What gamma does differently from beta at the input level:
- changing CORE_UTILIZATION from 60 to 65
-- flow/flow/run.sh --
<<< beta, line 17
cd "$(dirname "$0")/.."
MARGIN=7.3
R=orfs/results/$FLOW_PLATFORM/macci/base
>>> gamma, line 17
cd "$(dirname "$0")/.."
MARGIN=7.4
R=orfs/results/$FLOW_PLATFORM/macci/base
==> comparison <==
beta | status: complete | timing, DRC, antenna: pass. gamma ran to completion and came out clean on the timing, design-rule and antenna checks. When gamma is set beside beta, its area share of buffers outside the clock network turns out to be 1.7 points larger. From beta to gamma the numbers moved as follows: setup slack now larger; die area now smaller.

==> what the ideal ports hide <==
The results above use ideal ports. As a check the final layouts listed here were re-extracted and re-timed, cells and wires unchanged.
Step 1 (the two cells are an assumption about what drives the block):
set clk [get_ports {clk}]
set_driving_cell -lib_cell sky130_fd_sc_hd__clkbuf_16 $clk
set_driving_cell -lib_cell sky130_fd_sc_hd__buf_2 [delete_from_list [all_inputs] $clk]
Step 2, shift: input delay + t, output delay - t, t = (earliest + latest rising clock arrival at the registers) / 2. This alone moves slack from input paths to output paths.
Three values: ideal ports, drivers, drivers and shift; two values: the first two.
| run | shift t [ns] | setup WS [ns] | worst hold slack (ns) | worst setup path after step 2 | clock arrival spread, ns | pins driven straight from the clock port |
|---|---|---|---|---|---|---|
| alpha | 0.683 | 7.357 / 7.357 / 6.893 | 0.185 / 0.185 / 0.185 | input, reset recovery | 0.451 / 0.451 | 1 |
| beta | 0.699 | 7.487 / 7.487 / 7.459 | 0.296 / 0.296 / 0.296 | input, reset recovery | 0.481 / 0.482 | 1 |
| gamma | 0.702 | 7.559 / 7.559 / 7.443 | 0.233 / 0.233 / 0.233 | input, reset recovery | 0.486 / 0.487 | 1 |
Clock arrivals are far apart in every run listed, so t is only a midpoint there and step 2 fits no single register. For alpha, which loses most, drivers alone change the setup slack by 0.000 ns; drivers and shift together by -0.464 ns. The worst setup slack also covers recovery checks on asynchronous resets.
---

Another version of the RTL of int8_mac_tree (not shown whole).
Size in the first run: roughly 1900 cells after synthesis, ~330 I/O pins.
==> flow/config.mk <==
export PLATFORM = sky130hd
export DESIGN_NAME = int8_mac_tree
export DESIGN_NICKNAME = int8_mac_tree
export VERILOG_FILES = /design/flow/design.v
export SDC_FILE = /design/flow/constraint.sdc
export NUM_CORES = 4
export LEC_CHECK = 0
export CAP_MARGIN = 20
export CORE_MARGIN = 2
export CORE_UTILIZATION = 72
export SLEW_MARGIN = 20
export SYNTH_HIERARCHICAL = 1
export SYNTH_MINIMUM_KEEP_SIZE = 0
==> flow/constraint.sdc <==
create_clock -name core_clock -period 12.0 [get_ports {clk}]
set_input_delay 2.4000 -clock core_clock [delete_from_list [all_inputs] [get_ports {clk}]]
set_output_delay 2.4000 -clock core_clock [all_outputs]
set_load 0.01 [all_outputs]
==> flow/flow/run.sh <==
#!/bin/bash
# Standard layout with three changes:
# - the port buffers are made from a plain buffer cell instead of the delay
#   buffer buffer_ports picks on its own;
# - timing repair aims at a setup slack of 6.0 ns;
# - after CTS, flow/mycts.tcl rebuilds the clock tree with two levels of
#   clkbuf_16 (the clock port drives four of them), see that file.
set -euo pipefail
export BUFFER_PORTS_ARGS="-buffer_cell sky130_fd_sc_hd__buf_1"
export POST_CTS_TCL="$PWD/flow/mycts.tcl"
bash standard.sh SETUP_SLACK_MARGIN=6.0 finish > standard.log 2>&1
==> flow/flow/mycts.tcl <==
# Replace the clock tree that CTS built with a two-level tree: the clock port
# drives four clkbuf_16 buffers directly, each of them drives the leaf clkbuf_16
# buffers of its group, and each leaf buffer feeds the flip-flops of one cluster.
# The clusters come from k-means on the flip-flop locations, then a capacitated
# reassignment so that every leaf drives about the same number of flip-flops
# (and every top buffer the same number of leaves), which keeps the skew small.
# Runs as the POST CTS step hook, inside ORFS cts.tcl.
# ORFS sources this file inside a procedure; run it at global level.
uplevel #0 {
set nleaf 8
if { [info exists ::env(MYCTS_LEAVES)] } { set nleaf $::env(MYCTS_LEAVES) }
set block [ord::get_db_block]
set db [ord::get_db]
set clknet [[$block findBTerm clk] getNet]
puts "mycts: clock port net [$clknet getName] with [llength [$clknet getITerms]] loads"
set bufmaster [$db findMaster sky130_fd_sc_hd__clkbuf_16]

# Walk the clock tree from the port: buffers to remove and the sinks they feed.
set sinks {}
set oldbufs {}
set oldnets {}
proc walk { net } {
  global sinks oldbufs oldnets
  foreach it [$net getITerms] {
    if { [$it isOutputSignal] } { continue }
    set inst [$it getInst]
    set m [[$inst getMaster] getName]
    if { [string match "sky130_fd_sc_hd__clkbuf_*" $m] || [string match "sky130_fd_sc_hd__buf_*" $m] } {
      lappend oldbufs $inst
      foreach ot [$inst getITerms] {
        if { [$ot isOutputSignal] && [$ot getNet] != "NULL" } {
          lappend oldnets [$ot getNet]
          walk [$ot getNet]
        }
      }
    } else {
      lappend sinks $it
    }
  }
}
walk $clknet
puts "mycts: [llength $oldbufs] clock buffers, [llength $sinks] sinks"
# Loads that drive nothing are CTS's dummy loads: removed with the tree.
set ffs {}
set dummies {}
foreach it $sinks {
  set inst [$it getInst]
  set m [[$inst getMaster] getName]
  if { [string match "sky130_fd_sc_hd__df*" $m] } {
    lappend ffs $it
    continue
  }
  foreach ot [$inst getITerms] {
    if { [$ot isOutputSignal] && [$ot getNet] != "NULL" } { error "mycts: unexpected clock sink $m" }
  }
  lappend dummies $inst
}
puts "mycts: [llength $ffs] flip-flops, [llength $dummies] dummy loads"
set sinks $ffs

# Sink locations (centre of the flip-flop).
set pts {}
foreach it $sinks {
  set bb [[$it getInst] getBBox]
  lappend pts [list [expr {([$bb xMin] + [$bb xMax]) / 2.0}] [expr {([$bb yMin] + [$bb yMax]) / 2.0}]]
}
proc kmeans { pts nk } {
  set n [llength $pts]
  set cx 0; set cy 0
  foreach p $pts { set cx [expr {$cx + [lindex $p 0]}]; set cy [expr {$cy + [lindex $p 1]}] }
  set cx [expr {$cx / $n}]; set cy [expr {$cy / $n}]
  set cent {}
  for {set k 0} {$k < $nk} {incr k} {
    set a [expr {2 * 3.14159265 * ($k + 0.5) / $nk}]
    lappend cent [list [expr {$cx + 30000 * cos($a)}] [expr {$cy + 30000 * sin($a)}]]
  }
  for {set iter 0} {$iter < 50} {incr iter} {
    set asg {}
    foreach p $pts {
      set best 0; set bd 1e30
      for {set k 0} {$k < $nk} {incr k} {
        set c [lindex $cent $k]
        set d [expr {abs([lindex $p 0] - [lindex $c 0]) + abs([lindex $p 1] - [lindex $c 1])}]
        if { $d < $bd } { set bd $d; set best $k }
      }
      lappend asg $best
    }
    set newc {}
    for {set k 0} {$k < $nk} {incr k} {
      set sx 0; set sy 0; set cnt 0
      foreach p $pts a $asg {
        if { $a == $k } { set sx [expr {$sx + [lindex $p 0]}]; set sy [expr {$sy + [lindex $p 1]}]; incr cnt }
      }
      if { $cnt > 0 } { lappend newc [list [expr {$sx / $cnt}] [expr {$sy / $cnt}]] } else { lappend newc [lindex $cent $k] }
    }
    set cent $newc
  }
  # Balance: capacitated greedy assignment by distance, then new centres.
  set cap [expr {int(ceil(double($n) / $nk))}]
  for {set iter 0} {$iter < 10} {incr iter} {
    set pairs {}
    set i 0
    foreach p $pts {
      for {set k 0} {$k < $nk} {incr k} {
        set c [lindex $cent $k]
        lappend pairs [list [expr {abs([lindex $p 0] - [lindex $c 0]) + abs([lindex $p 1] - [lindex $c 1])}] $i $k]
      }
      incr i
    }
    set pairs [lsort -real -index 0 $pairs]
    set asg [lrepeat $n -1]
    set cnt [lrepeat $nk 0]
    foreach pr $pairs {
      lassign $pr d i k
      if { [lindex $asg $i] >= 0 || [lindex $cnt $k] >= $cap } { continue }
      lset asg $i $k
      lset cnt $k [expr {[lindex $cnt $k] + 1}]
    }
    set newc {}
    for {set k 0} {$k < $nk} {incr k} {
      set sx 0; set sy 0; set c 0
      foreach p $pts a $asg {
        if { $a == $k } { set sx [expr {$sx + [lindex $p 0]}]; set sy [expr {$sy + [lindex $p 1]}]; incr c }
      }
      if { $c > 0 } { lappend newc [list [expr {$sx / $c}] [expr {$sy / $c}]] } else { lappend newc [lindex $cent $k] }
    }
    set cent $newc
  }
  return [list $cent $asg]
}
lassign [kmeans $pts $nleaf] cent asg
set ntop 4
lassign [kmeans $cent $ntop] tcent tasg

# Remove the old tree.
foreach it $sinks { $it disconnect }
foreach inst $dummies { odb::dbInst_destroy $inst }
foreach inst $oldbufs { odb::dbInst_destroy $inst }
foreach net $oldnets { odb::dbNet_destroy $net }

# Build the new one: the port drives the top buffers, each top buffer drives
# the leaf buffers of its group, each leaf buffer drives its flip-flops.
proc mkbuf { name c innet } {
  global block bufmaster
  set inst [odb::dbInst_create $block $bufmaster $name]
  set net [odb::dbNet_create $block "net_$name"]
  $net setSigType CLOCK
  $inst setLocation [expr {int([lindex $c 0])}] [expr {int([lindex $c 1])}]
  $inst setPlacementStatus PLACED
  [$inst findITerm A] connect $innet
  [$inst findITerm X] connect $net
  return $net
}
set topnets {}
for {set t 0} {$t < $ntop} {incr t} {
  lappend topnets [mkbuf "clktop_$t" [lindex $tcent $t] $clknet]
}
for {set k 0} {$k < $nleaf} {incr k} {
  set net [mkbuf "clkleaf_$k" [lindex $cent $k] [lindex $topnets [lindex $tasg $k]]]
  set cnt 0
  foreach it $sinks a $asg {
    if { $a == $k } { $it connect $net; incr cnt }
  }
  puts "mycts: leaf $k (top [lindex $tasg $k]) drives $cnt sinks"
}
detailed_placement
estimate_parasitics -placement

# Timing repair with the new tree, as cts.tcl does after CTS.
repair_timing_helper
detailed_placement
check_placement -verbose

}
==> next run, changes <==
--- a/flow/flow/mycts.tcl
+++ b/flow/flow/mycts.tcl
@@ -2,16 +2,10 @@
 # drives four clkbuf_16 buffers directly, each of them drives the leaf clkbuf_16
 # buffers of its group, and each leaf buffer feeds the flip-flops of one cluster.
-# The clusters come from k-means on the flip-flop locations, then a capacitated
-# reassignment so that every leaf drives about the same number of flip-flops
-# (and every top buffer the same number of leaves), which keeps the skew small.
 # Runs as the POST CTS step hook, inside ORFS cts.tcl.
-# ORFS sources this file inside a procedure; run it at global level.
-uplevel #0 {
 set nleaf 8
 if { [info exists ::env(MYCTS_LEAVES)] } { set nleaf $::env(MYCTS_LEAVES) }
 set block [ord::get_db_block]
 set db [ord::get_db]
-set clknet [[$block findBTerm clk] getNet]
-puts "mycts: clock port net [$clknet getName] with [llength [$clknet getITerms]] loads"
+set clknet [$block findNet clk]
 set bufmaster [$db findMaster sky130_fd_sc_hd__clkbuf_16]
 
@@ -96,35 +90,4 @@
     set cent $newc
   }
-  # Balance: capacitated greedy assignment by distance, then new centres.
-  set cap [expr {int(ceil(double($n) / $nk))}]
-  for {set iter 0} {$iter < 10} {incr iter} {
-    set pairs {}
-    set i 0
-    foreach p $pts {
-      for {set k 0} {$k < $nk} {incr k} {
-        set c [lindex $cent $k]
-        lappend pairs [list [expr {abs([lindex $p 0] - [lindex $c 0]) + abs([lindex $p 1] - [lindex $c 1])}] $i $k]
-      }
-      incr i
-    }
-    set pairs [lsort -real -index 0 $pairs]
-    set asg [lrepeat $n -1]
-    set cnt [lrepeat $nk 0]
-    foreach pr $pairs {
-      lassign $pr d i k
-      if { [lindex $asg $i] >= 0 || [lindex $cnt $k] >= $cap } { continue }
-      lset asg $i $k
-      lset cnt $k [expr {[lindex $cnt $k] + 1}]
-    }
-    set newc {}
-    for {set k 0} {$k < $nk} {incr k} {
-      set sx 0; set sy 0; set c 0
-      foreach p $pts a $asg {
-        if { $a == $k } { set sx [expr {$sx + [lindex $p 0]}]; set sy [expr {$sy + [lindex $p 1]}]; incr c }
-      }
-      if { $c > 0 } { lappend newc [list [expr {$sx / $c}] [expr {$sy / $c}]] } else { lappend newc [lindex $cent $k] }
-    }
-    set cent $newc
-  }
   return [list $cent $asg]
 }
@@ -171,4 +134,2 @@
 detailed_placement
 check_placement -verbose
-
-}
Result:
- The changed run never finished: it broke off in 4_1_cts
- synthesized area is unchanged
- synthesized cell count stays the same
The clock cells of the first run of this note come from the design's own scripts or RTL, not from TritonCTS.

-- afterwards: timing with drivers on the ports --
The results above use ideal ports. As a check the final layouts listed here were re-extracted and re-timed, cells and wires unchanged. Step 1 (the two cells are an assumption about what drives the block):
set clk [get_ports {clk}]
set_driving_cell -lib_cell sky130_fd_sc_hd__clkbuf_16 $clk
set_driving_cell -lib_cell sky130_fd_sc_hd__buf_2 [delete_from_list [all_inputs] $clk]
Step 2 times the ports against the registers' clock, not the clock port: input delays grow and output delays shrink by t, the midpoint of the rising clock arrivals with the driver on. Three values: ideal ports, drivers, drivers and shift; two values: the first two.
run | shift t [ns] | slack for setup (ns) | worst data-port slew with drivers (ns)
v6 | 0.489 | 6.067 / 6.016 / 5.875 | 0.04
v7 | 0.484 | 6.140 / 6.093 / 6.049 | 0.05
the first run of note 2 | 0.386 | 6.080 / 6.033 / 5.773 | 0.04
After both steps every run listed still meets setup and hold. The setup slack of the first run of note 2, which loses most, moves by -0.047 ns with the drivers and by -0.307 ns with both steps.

^^^^^^^^^^^^^^^^

## WHAT THE TASK REQUIRES
If a line in the material above contains the word "exists", it counts; give only the number of such lines.

## TASK OUTPUT
2